[Records from a data collection]
>>>

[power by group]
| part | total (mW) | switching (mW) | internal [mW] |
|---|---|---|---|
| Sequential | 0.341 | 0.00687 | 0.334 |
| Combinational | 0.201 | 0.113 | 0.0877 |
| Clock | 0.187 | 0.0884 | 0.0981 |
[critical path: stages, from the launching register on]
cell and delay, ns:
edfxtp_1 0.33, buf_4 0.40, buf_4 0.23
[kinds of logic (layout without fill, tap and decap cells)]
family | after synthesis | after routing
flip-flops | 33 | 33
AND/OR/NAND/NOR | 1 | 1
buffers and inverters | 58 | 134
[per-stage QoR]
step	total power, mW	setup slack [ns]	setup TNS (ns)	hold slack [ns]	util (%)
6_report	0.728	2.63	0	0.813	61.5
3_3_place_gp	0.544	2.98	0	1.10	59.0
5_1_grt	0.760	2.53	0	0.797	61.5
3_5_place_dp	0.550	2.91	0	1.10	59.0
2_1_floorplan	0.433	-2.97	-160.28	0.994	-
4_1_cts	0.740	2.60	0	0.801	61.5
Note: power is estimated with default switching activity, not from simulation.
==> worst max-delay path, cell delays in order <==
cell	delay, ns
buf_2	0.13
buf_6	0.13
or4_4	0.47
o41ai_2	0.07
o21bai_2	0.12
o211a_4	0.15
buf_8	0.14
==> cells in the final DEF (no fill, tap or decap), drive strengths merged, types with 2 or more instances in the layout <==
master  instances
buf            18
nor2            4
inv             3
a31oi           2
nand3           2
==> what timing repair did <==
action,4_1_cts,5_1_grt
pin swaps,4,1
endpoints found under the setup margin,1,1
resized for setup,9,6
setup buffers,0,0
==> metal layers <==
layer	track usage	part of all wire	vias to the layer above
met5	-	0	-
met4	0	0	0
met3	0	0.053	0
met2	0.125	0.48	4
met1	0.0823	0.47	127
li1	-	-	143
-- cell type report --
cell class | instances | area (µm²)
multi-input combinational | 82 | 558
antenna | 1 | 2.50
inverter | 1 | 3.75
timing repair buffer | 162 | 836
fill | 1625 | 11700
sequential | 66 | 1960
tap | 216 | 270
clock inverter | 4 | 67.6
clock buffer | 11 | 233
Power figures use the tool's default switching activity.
<file path="config.mk">
export PLATFORM = sky130hd
export DESIGN_NAME = mc_scope_top
export DESIGN_NICKNAME = d
export VERILOG_FILES = /design/src/scope_pkg.sv /design/src/mc_scope_top.sv /design/src/sample_packer.sv /design/src/adc_spi_rx.sv /design/src/scope_ctrl.sv /design/src/scope_regs.sv
export SDC_FILE = /design/constraint.sdc
export NUM_CORES = 1
export LEC_CHECK = 0
export BUFFER_PORTS_ARGS = -buffer_cell sky130_fd_sc_hd__buf_2
export CORE_UTILIZATION = 50
export CTS_CLUSTER_DIAMETER = 200
export DETAILED_ROUTE_END_ITERATION = 7
export PLACE_DENSITY = 0.65
export SETUP_SLACK_MARGIN = 0.15
export SLEW_MARGIN = 20
export SYNTH_ARGS = -nofsm -noshare
export SYNTH_HDL_FRONTEND = slang
export SYNTH_SLANG_ARGS = --single-unit
</file>
<file path="constraint.sdc">
create_clock -name ss -period 8.9 [get_ports ss]
set_input_delay 0 -clock ss [delete_from_list [all_inputs] [get_ports ss]]
set_output_delay 0 -clock ss [all_outputs]
set_load 0.01 [all_outputs]
</file>
[src/design/axis_pkt_limiter.sv]
////////////////////////////////////////////////////////////////////////////
// Cuts packets at AXIS_MAX_PKT_WORDS, the dropped tail is never stalled
////////////////////////////////////////////////////////////////////////////

`timescale 1ns/100ps

`include "axis_fifo_params.svh"

module axis_pkt_limiter (
    input  logic                 axis_out,
    input  logic                 rst_n,
    input  logic                 in_tvalid,
    output logic                 in_tready,
    input  axis_fifo_pkg::data_t in_tdata,
    input  axis_fifo_pkg::keep_t in_tkeep,
    input  logic                 in_tlast,
    axis_stream_if.source        lim_s
);

    import axis_fifo_pkg::*;

    // Index of the last allowed word, counting from zero
    localparam pkt_words_t LIMIT_LAST = pkt_words_t'(`AXIS_MAX_PKT_WORDS - 1);

    lim_state_e state;
    // Words already passed in this packet
    pkt_words_t wcnt;
    logic       at_limit;
    logic       pass_hs;

    ////////////////////////////////////////////////////////////////////////
    // Forward path

    // Current word is the last one allowed
    assign at_limit = (wcnt == LIMIT_LAST);

    // Discard swallows everything, so ready is forced
    assign in_tready = (state == LIM_DISCARD) ? 1'b1 : lim_s.tready;

    assign lim_s.tvalid = in_tvalid && (state == LIM_PASS);
    assign lim_s.tdata  = in_tdata;
    assign lim_s.tkeep  = in_tkeep;
    // Force last at the limit
    assign lim_s.tlast  = in_tlast | at_limit;
    // Trunc only when the real end is still to come
    assign lim_s.ttrunc = at_limit & ~in_tlast;

    assign pass_hs = lim_s.tvalid & lim_s.tready;

    ////////////////////////////////////////////////////////////////////////
    // State and word count

    always_ff @(posedge axis_out or negedge rst_n) begin
        if (!rst_n) begin
            state <= LIM_PASS;
            wcnt  <= '0;
        end else begin
            case (state)
                LIM_PASS: begin
                    if (pass_hs) begin
                        if (lim_s.tlast) begin
                            // New packet starts next word
                            wcnt <= '0;
                        end else begin
                            wcnt <= wcnt + 1'b1;
                        end
                        // Cut packet, drop the tail
                        if (lim_s.ttrunc) begin
                            state <= LIM_DISCARD;
                        end
                    end
                end
                LIM_DISCARD: begin
                    // Wait for the real end of the packet
                    if (in_tvalid && in_tlast) begin
                        state <= LIM_PASS;
                    end
                end
                default: begin
                    state <= LIM_PASS;
                end
            endcase
        end
    end

endmodule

<<<

# Activity
Each line above with the string "instances" should be reported in full.

# Answer to the problem
==> cells in the final DEF (no fill, tap or decap), drive strengths merged, types with 2 or more instances in the layout <==
master  instances
cell class | instances | area (µm²)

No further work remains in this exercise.